Woolly mammoths, saber-toothed tigers, and passenger pigeons — Oh my! Biologists at the Revive & Restore project are making plans to bring extinct species back to life. Get ready for a real-world Jurassic Park.
"The Mammoth Commeth," blares the cover of The New York Times magazine's latest issue, complete with an image of the long-extinct furry mastodon. "Bringing extinct animals back to life is really happening — and it’s going to be very, very cool," the subtitle reads. "Unless it ends up being very, very bad." It's not an altogether different headline than what the National Geographic wrote last April: "The revival of an extinct species is no longer a fantasy. But is it a good idea?" The story details the plans of scientists intent on bringing back the world's extinct animals, and the difficulties they would have in doing so.

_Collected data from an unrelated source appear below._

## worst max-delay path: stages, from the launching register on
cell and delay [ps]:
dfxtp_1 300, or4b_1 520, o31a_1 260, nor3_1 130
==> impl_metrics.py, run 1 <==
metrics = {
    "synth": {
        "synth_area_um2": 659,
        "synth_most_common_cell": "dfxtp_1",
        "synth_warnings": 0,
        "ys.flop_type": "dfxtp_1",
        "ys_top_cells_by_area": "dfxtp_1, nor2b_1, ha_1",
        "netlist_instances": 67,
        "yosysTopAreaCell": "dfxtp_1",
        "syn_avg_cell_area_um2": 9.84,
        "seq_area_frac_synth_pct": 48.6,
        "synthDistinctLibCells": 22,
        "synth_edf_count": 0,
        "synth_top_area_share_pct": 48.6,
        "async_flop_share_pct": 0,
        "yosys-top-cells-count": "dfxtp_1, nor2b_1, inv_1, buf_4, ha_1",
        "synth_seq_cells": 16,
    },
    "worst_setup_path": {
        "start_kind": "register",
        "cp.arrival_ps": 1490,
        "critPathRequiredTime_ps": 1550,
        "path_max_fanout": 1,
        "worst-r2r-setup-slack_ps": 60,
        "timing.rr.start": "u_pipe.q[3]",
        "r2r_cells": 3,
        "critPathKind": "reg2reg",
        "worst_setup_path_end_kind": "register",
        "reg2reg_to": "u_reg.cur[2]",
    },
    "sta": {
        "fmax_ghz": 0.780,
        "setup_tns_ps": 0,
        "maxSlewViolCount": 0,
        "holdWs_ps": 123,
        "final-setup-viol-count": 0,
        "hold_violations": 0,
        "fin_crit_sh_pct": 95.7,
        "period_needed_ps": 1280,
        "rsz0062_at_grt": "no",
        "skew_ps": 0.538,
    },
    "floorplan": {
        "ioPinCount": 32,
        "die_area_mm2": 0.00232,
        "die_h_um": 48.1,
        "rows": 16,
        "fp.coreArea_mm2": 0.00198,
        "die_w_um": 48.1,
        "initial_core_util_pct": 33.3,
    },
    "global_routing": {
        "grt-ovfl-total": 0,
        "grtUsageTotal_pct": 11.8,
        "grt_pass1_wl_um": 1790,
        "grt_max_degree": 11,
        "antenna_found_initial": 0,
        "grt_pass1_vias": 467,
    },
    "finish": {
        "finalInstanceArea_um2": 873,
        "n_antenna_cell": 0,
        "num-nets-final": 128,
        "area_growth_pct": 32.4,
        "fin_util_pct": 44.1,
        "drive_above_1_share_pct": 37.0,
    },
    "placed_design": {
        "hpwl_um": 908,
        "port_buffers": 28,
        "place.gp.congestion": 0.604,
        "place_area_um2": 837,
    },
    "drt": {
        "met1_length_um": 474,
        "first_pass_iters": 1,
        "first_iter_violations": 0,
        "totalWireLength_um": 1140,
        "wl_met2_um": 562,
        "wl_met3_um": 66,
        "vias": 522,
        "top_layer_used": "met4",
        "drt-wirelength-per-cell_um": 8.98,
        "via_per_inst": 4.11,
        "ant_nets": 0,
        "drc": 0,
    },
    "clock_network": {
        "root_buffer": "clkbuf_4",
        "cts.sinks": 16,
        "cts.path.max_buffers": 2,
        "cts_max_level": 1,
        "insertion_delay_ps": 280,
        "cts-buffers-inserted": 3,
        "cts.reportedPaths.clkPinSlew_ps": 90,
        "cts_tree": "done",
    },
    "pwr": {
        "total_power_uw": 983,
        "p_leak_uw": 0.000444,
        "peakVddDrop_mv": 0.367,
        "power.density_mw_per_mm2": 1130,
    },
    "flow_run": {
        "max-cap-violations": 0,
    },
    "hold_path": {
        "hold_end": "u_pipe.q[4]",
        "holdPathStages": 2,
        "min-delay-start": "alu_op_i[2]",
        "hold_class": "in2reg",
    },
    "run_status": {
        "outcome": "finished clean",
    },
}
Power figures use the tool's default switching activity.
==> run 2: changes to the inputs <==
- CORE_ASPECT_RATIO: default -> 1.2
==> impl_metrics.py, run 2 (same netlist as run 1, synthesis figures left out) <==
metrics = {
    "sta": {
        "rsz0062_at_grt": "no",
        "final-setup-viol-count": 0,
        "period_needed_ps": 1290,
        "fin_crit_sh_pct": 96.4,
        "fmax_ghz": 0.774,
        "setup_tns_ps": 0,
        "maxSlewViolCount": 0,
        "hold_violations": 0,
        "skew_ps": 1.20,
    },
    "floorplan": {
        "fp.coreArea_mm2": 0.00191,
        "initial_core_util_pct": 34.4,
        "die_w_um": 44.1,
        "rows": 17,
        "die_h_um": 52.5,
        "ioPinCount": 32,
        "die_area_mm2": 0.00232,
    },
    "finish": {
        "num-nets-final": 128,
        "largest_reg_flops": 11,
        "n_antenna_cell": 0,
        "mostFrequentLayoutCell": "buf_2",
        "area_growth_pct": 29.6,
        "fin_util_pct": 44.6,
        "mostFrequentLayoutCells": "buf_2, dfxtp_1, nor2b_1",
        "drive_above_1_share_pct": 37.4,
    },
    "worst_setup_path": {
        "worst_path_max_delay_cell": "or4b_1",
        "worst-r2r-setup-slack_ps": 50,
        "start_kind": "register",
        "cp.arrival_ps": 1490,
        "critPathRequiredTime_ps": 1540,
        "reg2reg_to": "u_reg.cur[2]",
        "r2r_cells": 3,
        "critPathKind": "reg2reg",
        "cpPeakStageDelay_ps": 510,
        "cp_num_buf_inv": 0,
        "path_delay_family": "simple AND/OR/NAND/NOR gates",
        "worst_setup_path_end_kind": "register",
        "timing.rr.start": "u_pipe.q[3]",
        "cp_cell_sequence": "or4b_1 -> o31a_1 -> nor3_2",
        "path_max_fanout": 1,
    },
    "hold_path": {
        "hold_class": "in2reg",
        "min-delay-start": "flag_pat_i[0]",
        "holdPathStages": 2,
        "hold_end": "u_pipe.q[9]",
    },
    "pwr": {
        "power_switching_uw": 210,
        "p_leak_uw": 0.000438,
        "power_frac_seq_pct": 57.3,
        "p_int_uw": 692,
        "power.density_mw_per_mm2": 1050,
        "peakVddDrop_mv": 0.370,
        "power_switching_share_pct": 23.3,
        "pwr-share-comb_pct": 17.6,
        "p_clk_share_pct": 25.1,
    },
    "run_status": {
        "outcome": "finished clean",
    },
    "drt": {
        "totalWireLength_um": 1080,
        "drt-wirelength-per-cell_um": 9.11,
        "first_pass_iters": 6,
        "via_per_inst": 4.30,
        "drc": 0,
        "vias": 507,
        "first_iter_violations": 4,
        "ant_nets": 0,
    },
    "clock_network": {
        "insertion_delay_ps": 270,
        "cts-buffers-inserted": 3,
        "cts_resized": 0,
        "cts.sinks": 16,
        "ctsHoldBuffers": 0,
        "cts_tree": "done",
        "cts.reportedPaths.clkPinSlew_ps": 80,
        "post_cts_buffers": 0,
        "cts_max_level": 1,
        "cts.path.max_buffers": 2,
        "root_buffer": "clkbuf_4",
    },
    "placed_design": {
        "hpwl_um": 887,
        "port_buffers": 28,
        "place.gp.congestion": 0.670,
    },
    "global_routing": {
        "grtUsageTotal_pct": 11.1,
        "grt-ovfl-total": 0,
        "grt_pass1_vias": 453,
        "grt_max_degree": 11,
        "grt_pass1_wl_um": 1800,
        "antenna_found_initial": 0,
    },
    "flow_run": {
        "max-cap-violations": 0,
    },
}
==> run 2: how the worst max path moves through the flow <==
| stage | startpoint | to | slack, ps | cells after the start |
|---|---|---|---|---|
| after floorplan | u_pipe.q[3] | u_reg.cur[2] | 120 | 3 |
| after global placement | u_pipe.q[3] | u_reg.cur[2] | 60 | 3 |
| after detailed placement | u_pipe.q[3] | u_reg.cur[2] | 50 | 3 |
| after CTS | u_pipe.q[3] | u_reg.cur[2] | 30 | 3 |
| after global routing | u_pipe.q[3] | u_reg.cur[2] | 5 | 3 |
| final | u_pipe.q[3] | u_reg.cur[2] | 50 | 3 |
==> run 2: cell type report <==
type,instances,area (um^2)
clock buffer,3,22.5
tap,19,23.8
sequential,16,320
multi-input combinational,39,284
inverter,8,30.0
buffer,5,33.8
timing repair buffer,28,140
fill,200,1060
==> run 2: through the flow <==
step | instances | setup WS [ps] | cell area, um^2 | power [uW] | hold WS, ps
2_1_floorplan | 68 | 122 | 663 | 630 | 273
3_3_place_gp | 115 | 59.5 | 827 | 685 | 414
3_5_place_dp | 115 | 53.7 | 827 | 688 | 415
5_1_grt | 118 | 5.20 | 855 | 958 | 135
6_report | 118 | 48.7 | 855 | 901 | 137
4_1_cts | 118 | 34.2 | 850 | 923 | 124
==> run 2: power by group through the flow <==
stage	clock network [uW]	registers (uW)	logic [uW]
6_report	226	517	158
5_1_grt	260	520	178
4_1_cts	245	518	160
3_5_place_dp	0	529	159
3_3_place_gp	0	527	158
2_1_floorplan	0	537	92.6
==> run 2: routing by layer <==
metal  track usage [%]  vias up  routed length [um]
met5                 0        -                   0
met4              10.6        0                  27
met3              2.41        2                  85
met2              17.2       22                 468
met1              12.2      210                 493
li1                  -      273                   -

The obvious, lazy comparison here is to the science fiction of Jurassic Park, but that really is quite accurate. For one, the Times story details how the leaders of the Revive & Restore project collaborated with Russian researcher Sergey Zimov, who has already created "an experimental preserve in Siberia called Pleistocene Park, which he hopes to populate with woolly mammoths." Pleistocene doesn't quite have the ring of Jurassic, but a park for formerly extinct animals is a park for formerly extinct animals.